[Collected data entries]
=== Begin Enclosure ===

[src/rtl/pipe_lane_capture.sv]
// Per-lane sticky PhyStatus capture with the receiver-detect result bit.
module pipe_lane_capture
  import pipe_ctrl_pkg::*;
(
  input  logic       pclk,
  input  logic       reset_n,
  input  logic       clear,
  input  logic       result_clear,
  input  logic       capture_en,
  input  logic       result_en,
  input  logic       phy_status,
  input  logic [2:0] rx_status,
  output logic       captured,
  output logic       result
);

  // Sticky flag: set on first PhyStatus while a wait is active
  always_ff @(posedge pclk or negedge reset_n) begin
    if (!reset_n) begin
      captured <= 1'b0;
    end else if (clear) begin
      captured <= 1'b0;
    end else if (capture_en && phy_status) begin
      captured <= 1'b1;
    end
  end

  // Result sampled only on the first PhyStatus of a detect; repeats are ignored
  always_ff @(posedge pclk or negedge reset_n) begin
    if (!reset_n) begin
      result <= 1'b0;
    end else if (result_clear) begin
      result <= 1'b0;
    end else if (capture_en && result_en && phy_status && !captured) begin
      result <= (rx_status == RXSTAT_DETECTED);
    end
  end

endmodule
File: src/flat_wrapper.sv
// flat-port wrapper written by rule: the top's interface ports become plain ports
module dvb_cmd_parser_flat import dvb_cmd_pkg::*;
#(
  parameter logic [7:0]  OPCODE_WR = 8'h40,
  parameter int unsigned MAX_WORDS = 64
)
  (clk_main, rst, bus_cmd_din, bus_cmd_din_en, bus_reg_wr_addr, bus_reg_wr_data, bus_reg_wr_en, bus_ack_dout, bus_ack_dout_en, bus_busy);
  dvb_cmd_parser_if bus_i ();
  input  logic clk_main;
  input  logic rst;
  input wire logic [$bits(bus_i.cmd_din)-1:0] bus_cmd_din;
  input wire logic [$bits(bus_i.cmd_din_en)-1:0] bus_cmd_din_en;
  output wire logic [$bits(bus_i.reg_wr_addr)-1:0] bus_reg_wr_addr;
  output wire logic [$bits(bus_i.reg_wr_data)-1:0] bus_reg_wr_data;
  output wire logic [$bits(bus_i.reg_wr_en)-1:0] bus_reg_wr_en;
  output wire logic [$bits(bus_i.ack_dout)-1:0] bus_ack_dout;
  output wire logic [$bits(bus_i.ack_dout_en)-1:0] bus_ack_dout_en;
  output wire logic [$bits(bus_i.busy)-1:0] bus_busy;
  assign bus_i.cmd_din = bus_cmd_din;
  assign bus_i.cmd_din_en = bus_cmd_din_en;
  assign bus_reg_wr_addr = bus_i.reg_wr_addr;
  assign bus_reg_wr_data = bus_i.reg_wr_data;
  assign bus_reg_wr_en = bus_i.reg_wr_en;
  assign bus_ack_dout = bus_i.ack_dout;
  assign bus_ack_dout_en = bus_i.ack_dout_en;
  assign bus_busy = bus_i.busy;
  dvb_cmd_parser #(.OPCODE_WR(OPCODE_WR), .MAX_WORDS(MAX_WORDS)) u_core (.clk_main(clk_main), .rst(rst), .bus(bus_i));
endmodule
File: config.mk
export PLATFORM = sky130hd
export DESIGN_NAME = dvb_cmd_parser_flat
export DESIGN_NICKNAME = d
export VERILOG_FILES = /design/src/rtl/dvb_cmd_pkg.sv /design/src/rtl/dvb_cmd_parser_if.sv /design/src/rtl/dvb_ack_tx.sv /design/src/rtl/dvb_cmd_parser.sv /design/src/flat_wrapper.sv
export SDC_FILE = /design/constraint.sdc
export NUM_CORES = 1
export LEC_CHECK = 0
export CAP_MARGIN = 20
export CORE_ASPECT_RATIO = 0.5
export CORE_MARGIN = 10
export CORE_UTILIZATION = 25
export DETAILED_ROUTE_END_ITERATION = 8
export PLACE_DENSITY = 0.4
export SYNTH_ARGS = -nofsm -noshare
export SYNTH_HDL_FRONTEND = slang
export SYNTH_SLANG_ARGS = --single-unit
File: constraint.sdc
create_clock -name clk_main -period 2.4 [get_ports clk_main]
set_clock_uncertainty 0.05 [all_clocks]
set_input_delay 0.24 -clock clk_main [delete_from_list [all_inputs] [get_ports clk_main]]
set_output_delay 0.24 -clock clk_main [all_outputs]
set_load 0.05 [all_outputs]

=== End Enclosure ===
=== Begin Enclosure ===

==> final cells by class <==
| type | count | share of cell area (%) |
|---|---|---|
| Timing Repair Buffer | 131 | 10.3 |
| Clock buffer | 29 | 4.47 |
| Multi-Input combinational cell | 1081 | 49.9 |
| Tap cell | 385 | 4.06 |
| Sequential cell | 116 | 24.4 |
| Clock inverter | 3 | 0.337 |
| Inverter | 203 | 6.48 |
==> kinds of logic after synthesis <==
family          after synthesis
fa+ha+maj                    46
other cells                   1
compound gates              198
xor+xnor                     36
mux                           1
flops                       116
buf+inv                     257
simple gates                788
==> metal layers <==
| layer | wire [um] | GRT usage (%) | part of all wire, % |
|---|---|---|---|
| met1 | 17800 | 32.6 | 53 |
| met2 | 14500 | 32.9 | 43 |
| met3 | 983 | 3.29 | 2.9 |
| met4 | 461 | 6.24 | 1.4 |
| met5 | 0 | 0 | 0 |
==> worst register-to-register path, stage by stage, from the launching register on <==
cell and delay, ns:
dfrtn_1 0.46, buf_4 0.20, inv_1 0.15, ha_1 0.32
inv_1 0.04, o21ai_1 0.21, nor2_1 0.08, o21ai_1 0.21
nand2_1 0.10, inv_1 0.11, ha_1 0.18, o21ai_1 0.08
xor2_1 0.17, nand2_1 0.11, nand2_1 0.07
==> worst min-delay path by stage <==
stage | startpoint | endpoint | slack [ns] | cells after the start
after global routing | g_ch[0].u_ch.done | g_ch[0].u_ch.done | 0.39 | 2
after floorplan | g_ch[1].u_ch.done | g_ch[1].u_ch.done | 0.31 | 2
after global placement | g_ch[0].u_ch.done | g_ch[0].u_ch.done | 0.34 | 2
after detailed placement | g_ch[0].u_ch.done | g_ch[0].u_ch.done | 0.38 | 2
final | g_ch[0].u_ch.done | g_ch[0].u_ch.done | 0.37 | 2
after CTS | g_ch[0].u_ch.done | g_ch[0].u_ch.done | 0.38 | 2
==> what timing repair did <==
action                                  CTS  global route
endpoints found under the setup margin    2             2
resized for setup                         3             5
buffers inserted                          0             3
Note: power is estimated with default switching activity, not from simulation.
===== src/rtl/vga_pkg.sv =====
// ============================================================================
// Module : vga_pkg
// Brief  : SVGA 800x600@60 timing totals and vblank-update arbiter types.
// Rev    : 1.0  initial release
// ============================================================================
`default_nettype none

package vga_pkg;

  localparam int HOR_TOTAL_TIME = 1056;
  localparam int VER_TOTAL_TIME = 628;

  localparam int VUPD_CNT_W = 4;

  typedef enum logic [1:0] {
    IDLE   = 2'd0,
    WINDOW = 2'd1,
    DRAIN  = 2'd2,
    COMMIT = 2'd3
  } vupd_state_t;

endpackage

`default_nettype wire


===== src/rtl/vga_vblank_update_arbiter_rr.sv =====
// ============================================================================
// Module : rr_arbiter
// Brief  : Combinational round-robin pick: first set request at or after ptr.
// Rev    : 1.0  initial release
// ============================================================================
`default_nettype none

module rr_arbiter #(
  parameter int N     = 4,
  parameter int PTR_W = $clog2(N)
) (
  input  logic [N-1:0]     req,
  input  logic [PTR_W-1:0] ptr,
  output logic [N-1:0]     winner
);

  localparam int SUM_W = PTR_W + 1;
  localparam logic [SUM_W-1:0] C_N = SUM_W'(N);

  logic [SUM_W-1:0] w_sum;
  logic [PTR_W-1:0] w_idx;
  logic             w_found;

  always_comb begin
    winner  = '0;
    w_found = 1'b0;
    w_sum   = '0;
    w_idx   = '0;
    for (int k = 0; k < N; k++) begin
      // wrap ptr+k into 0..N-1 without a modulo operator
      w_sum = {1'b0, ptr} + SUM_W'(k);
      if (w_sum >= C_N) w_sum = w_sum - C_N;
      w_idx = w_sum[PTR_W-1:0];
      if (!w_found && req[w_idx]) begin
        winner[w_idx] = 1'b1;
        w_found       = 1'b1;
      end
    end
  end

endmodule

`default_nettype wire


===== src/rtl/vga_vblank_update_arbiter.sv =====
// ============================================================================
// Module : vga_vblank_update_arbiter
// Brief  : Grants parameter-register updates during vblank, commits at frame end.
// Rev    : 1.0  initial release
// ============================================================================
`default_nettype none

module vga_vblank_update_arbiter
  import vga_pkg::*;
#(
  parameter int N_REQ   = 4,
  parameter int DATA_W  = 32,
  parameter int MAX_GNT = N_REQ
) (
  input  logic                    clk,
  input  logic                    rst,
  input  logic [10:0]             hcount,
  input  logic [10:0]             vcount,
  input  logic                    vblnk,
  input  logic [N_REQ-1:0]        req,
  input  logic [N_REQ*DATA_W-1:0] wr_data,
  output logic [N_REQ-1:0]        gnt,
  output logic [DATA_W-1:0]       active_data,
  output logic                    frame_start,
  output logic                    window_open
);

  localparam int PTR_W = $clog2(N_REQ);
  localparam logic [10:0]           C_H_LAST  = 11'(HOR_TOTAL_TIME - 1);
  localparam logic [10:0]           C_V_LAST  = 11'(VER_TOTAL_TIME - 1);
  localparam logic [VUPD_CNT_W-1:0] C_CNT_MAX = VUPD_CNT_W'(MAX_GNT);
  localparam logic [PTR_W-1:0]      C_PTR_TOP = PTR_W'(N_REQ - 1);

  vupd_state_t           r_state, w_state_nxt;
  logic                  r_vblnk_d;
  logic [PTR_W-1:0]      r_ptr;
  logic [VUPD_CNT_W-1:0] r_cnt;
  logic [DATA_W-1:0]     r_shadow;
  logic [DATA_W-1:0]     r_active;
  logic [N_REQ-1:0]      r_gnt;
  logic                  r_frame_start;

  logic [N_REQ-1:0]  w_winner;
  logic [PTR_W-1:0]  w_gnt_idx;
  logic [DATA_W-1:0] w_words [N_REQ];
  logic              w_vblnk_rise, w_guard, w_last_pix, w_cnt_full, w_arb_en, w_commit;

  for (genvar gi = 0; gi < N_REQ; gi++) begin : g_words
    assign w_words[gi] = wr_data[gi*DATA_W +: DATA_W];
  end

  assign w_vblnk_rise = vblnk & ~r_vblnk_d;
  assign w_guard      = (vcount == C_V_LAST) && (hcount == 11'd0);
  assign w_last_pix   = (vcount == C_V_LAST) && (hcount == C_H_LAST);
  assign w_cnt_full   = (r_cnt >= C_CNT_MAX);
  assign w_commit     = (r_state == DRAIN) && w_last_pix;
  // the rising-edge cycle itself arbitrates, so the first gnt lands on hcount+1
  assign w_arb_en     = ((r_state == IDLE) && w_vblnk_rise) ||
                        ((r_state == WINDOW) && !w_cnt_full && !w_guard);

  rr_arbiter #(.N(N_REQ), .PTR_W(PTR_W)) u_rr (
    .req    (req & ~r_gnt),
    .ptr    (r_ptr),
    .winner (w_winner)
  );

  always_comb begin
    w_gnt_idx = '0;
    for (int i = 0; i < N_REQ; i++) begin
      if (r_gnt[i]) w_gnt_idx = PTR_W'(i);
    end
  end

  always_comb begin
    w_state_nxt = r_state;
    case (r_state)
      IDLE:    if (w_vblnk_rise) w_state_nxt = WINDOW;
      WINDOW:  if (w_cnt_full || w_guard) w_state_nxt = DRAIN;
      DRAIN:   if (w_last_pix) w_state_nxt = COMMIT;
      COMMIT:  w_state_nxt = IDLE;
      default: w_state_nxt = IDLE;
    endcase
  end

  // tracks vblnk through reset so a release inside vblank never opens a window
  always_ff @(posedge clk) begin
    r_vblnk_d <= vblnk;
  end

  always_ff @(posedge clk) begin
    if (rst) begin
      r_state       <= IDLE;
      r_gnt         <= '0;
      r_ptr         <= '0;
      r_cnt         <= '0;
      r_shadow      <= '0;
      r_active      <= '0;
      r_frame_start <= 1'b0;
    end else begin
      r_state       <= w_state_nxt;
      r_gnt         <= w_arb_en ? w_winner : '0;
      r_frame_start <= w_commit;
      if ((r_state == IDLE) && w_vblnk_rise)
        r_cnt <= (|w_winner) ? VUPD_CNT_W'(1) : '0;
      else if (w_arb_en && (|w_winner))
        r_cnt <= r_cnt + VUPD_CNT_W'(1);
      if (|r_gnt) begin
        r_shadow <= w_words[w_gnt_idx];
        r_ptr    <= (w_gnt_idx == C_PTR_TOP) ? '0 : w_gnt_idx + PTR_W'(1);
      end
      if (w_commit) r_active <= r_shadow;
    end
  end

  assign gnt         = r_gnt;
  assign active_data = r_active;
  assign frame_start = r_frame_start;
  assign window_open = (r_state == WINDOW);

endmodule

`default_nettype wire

=== End Enclosure ===

# [What this task involves]
Take the lines above from the one containing "final cells by" to the one containing "kinds of logic" and retype them exactly, both ends included, with nothing added.

# [Exercise response]
==> final cells by class <==
| type | count | share of cell area (%) |
|---|---|---|
| Timing Repair Buffer | 131 | 10.3 |
| Clock buffer | 29 | 4.47 |
| Multi-Input combinational cell | 1081 | 49.9 |
| Tap cell | 385 | 4.06 |
| Sequential cell | 116 | 24.4 |
| Clock inverter | 3 | 0.337 |
| Inverter | 203 | 6.48 |
==> kinds of logic after synthesis <==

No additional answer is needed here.